The data shows inequity climbing for the second consecutive year after sliding during the global financial crisis. In 2010-11 the top one per cent of earners took home 9.2 per cent of Australian income, up from 8.6 per cent two years before. In 2006 before the crisis hit the take exceeded 10 per cent.

“The global financial crisis was just a small deviation from a big long-term trend,” Dr Leigh said. “In just about every English speaking country in the world inequality has been climbing since the early 1980s".

Incomes were their least-equal in 1950 when the top 1 per cent of Australian earners took home 14 per cent of the nation’s pay packet. “It was the Korean war wool boom,” Dr Leigh says. In that year an astonishing 90 per cent of the top group were farmers.”

Buy 1981 the share of the top 1 per cent had fallen to 4.6 per cent, its lowest on record.

“What we have seen since is a globalisation of the jobs market. Executives are mobile. Companies are in an international bidding war to attract and retain them"...

“We have also seen an explosion in information technology. The high earners in the corner offices benefit from this much more than those sitting in the middle.”

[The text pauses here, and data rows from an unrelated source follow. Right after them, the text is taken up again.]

==> config.mk <==
export PLATFORM = sky130hd
export DESIGN_NAME = cb_cfg_chain
export DESIGN_NICKNAME = d
export VERILOG_FILES = /design/src/rtl/cb_pkg.sv /design/src/rtl/cb_mux_cell.sv /design/src/rtl/cb_cfg_chain.sv
export SDC_FILE = /design/constraint.sdc
export NUM_CORES = 2
export LEC_CHECK = 0
export ABC_AREA = 0
export ABC_CLOCK_PERIOD_IN_PS = 3300
export BUFFER_PORTS_ARGS = -buffer_cell sky130_fd_sc_hd__clkbuf_2
export CAP_MARGIN = 20
export CORE_UTILIZATION = 50
export CTS_CLUSTER_SIZE = 12
export DETAILED_ROUTE_END_ITERATION = 12
export PLACE_DENSITY = 0.73
export SLEW_MARGIN = 20
export SYNTH_ARGS = -nofsm -noshare
export SYNTH_HDL_FRONTEND = slang
export SYNTH_SLANG_ARGS = --single-unit
==> constraint.sdc <==
create_clock -name clk -period 3.3 [get_ports clk]
set_clock_uncertainty 0.2 [all_clocks]
set_input_delay 0.66 -clock clk [delete_from_list [all_inputs] [get_ports clk]]
set_output_delay 0.66 -clock clk [all_outputs]
set_load 0.01 [all_outputs]
<file path="config.mk">
export PLATFORM = sky130hd
export DESIGN_NAME = rv_decode_stage
export DESIGN_NICKNAME = d
export VERILOG_FILES = /design/src/rtl/rv_decode_stage.sv
export SDC_FILE = /design/constraint.sdc
export NUM_CORES = 1
export LEC_CHECK = 0
export CAP_MARGIN = 40
export CELL_PAD_IN_SITES_DETAIL_PLACEMENT = 0
export CELL_PAD_IN_SITES_GLOBAL_PLACEMENT = 2
export CORE_MARGIN = 10
export CORE_UTILIZATION = 40
export CTS_CLUSTER_DIAMETER = 40
export DETAILED_ROUTE_END_ITERATION = 8
export PLACE_DENSITY = 0.86
export SYNTH_ARGS = -nofsm -noshare
export SYNTH_HDL_FRONTEND = slang
export SYNTH_SLANG_ARGS = --single-unit
</file>
<file path="constraint.sdc">
create_clock -name clk -period 8.3 [get_ports clk]
set_clock_uncertainty 0.05 [all_clocks]
set_input_delay 1.66 -clock clk [delete_from_list [all_inputs] [get_ports clk]]
set_output_delay 1.66 -clock clk [all_outputs]
set_load 0.005 [all_outputs]
</file>
**src/rtl/carry_ripple_adder_if.sv**
```systemverilog
// rtl/carry_ripple_adder_if.sv - operand/result bundle for the ripple-carry adder
interface carry_ripple_adder_if #(
    parameter int WIDTH = 32
);
    logic [WIDTH-1:0] add1_i;
    logic [WIDTH-1:0] add2_i;
    logic [WIDTH-1:0] sum_o;
    logic             carry_o;
    logic             overflow_o;

    // Operand source: drives operands, observes registered results
    modport master (
        output add1_i,
        output add2_i,
        input  sum_o,
        input  carry_o,
        input  overflow_o
    );

    // Adder side: consumes operands, produces registered results
    modport slave (
        input  add1_i,
        input  add2_i,
        output sum_o,
        output carry_o,
        output overflow_o
    );
endinterface

```
**src/rtl/carry_ripple_adder.sv**
```systemverilog
// rtl/carry_ripple_adder.sv - registered signed adder built from a ripple chain of full adders
module carry_ripple_adder #(
    parameter int WIDTH = 32
) (
    input  logic                    clk_i,
    input  logic                    rst_i,
    carry_ripple_adder_if.slave     bus
);
    // Carry chain: w_c[0] is the constant-zero carry-in, w_c[WIDTH] the carry-out.
    logic [WIDTH:0]   w_c;
    logic [WIDTH-1:0] w_s;
    logic             w_ovf;

    logic [WIDTH-1:0] r_sum;
    logic             r_carry;
    logic             r_ovf;

    assign w_c[0] = 1'b0;

    // One full adder per bit; carry ripples strictly from bit i to bit i+1.
    for (genvar i = 0; i < WIDTH; i++) begin : g_fa
        logic w_a;
        logic w_b;
        assign w_a        = bus.add1_i[i];
        assign w_b        = bus.add2_i[i];
        assign w_s[i]     = w_a ^ w_b ^ w_c[i];
        assign w_c[i + 1] = (w_a & w_b) | (w_a & w_c[i]) | (w_b & w_c[i]);
    end

    // Signed overflow: carry into the sign bit differs from carry out of it.
    assign w_ovf = w_c[WIDTH] ^ w_c[WIDTH - 1];

    // Output register; reset clears results immediately and drops any pending sum.
    always_ff @(posedge clk_i or posedge rst_i) begin
        if (rst_i) begin
            r_sum   <= '0;
            r_carry <= 1'b0;
            r_ovf   <= 1'b0;
        end else begin
            r_sum   <= w_s;
            r_carry <= w_c[WIDTH];
            r_ovf   <= w_ovf;
        end
    end

    assign bus.sum_o      = r_sum;
    assign bus.carry_o    = r_carry;
    assign bus.overflow_o = r_ovf;
endmodule

```
**src/flat_wrapper.sv**
```systemverilog
// flat-port wrapper written by rule: the top's interface ports become plain ports
module carry_ripple_adder_flat 
#(
    parameter int WIDTH = 32
)
  (clk_i, rst_i, bus_add1_i, bus_add2_i, bus_sum_o, bus_carry_o, bus_overflow_o);
  carry_ripple_adder_if #(.WIDTH(WIDTH)) bus_i ();
  input  logic clk_i;
  input  logic rst_i;
  input wire logic [$bits(bus_i.add1_i)-1:0] bus_add1_i;
  input wire logic [$bits(bus_i.add2_i)-1:0] bus_add2_i;
  output wire logic [$bits(bus_i.sum_o)-1:0] bus_sum_o;
  output wire logic [$bits(bus_i.carry_o)-1:0] bus_carry_o;
  output wire logic [$bits(bus_i.overflow_o)-1:0] bus_overflow_o;
  assign bus_i.add1_i = bus_add1_i;
  assign bus_i.add2_i = bus_add2_i;
  assign bus_sum_o = bus_i.sum_o;
  assign bus_carry_o = bus_i.carry_o;
  assign bus_overflow_o = bus_i.overflow_o;
  carry_ripple_adder #(.WIDTH(WIDTH)) u_core (.clk_i(clk_i), .rst_i(rst_i), .bus(bus_i));
endmodule
```
**config.mk**
```make
export PLATFORM = sky130hd
export DESIGN_NAME = carry_ripple_adder_flat
export DESIGN_NICKNAME = d
export VERILOG_FILES = /design/src/rtl/carry_ripple_adder_if.sv /design/src/rtl/carry_ripple_adder.sv /design/src/flat_wrapper.sv
export SDC_FILE = /design/constraint.sdc
export NUM_CORES = 1
export LEC_CHECK = 0
export ABC_AREA = 1
export BUFFER_PORTS_ARGS = -buffer_cell sky130_fd_sc_hd__buf_2
export CAP_MARGIN = 5
export CORE_ASPECT_RATIO = 0.75
export CORE_UTILIZATION = 45
export DETAILED_ROUTE_END_ITERATION = 12
export GPL_TIMING_DRIVEN = 0
export HOLD_SLACK_MARGIN = 0.08
export PLACE_DENSITY = 0.85
export SYNTH_ARGS = -nofsm -noshare
export SYNTH_HDL_FRONTEND = slang
export SYNTH_SLANG_ARGS = --single-unit
```
**constraint.sdc**
```tcl
create_clock -name clk_i -period 2.33 [get_ports clk_i]
set_clock_uncertainty 0.1 [all_clocks]
set_input_delay 0 -clock clk_i [delete_from_list [all_inputs] [get_ports clk_i]]
set_output_delay 0 -clock clk_i [all_outputs]
set_load 0.01 [all_outputs]
```
==> summary.md, run 1 <==
| Metric | Value |
|---|---|
| CP max FO | 2 |
| RSZ-0062 raised after global routing | true |
| Total track usage | 0.240 |
| Post-CTS Hold Fix Bufs | 14 |
| Power density over cell area | 676 mW/mm2 |
| Leak | 1.16 nW |
| Worst Tran Pin Value | about 560 ps |
| Max incr delay on CP | ~430 ps |
| Routed WL | roughly 3800 um |
| Register area share after synthesis | 0.561 |
| Sequential Power Share | 0.443 |
| Final hold vios | 23 |
| Die area | 0.00361 mm2 |
| CTS root buffer | clkbuf_8 |
| Num ports | 100 |
| Initial DRC Count | 24 |
| Fillcell total | approximately 190 |
| Area Growth Syn to Fin | 60.6% |
| Pin count of the biggest net entering global routing | 35 |
| Int Power | ~0.0012 W |
| CP Class | in2reg |
| GRT Residual Overflow | 0 |
| Crit path top cell by count | fa_2 |
| Sw power | 0.000470 W |
| CP required | 2450 ps |
| DR pass1 iterations | 2 |
| FF+latch count, synth | 34 |
| Vias in the first global route | 1,349 |
| Synth cell types | 6 |
| Sink Count | 34 |
| Switch share | 0.285 |
| VDD IR max | approximately 420 uV |
| Arrival @ worst endpoint | 11,400 ps |
| N_diodes | 0 |
| Residual DRC | 0 |
| # Max-Cap Violations | 0 |
| Final worst-path cycle share | 4.84 |
| Fmax | a little under 0.09 GHz |
| CTS Buffer Depth | 2 |
| Met3 WL | 412 um |
| Vias/cell | approximately 4.5 |
| Worst Slack Setup Final | -8950 ps |
| Port bufs | between 90 and 100 |
| Layout cells sized above 1 | 0.724 |
| Total Nets Final | about 300 |
| Die Wd | a little under 70 um |
| Syn Nets | 173 |
| Core area | 0.00306 mm2 |
| Initial antenna violation count | 0 |
| Total vias in the final route | 1,072 |
| Worst Hold Slack | -70.0 ps |
| Dpl hpwl | approximately 2800 um |
| Syn. warnings | 0 |
| CTS H-tree depth | 2 |
| Syn Inst Count | 75 |
| Metal-1 WL | between 1000 and 1500 um |
| Number of antenna-violating nets in the routed design | 0 |
| GP Congestion | ~0.84 |
| Violated checks | negative hold slack, negative setup slack |
| WL met2 | about 2000 um |
| CTS buffer count | 5 |
| Tmin final | around 11,000 ps |
| Finished Core Util | 0.796 |
| Top Metal Used | met4 |
| First-pass GRT wire length | approximately 6100 um |
| CTS tree | built |
| Post-Syn Area | around 0.0015 mm2 |
| Die Height | ~52 um |
| Startpoint types | input port |
| Hold Crit Class | in2reg |
| Slew HR | 0.623 |
| WL per Instance | around 16 um |
| Slowest CP cell | fa_2 |
| Starting density of the core | 0.496 |
| Total Neg Setup Slack | -134,150 ps |
| Standard-cell rows | 17 |
| Status | finished, violations left |
| Syn_area_per_cell | around 20 um2 |
| Comb pwr share | 0.289 |
| Setup-failing EPs final | 28 |
| Clk pwr share | 0.268 |
| Worst-path clk slew | approximately 70 ps |
| Setup crit end kind | register |
| Fin. max-slew vios | 0 |
==> stage by stage <==
step	total power (W)	setup WS [ps]	instance area, um2	instances
floorplan	0.000919	-8680	1610	75
global placement	0.00114	-9030	2150	212
detailed placement	0.00117	-9220	2150	212
CTS	0.00165	-8920	2410	236
global route	0.00176	-9190	2440	237
finish	0.00165	-8950	2440	237
==> path summary, 6_finish.rpt <==
| kind | start | end | slack (ps) | depth (start not counted) |
|---|---|---|---|---|
| worst min-delay path | bus_add1_i[23] | u_core.bus.sum_o[23]$_DFF_PP0_ | -70 | 2 |
| worst max-delay path | bus_add2_i[0] | u_core.bus.sum_o[31]$_DFF_PP0_ | -8950 | 35 |
| max in group asynchronous | rst_i | u_core.bus.sum_o[20]$_DFF_PP0_ | 1540 | 4 |
| min in group asynchronous | rst_i | u_core.bus.sum_o[2]$_DFF_PP0_ | 150 | 3 |
==> synthesized netlist by cell type (all sizes together) <==
cell type | instances | share of area
dfrtp | 34 | 0.56
fa | 31 | 0.41
ha | 1 | 0.0082
inv | 6 | 0.015
nand2 | 3 | 0.0074
==> sequential cells by signal (all words and copies together), names as in the netlist <==
register and cells:
u_core.bus.carry_o 1, u_core.bus.sum_o 32, u_core.bus.overflow_o 1
==> repair_timing <==
item / in CTS / in global routing
endpoints found under the setup margin: 28 / 28
gates resized for setup: 3 / 0
hold endpoints to repair: 67 / 23
setup buffers: 2 / 0
pin swaps: 1 / 0
==> cell usage in the layout, fill, tap and decap left out <==
| cell | count |
|---|---|
| buf_2 | 97 |
| dfrtp_1 | 34 |
| fa_2 | 31 |
| dlygate4sd3_1 | 14 |
| clkbuf_8 | 6 |
| inv_2 | 3 |
| nand2_1 | 3 |
| inv_1 | 2 |
| buf_6 | 2 |
| buf_4 | 2 |
| clkinv_1 | 1 |
| ha_4 | 1 |
| clkinv_2 | 1 |
| clkbuf_1 | 1 |
| buf_16 | 1 |
==> critical path, delay by kind of cell <==
kind	cells	cell delay (ps)
buffers and inverters	3	240
adders and majority gates	32	11200
==> cell families (layout without fill, tap and decap cells) <==
kind of cell | after synthesis | count (layout) | share of synthesized area
flip-flops | 34 | 34 | 0.561
adder cells (fa/ha/maj) | 32 | 32 | 0.417
AND/OR/NAND/NOR | 3 | 3 | 0.00742
buffers and inverters | 6 | 130 | 0.0148
==> layout make-up <==
type / instances / area, um2 / share of cell area
sequential: 34 / 851 / 0.349
multi-input combinational: 35 / 734 / 0.301
timing repair buffer: 116 / 691 / 0.283
clock buffer: 7 / 86.3 / 0.0354
tap: 38 / 47.5 / 0.0195
inverter: 6 / 22.5 / 0.00924
clock inverter: 1 / 5.00 / 0.00205
==> power by group through the flow <==
stage | registers [W] | logic [W] | clock network (W)
global route | 0.000738 | 0.000532 | 0.000486
detailed placement | 0.000741 | 0.000425 | 0
floorplan | 0.000807 | 0.000112 | 0
global placement | 0.000735 | 0.000402 | 0
finish | 0.000730 | 0.000476 | 0.000443
CTS | 0.000731 | 0.000468 | 0.000450
==> metal layers <==
metal  global-route usage  up-vias
li1                     -      465
met1                0.245      518
met2                0.434       83
met3                0.123        6
met4               0.0748        0
met5                    0        -
Power figures use the tool's default switching activity.
==> run 2: changes to the inputs <==
PLACE_DENSITY = unset   (was 0.85)
PLACE_DENSITY_LB_ADDON = 0.2   (was unset)
==> run 2 against run 1 <==
The run still ends with negative hold slack, negative setup slack left. Design area rose by 0.10%. Sequential power hardly changed. Wire length fell by 10%. Flip-flop and latch count unchanged. Cell count is the same. Critical path depth stayed put. First-iteration DRC count is 67% higher. Total power decreased by 1.3%. Hold slack gained 6.6 ps. Sequential share of layout area about the same. Worst setup slack better by 73 ps. Global-route usage decreased by 3.1 points. Highest routed layer unchanged.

“When I worked in a law firm in the 1990s we employed juniors to find documents. Now that’s being done by intelligent machines. The gains are being captured in the wages of the people who want the information rather than the wages of the people who used to find it for them.”

The figures show only 0.05 per cent of Australian taxpayers earned more than a million dollars - around 6,000 people.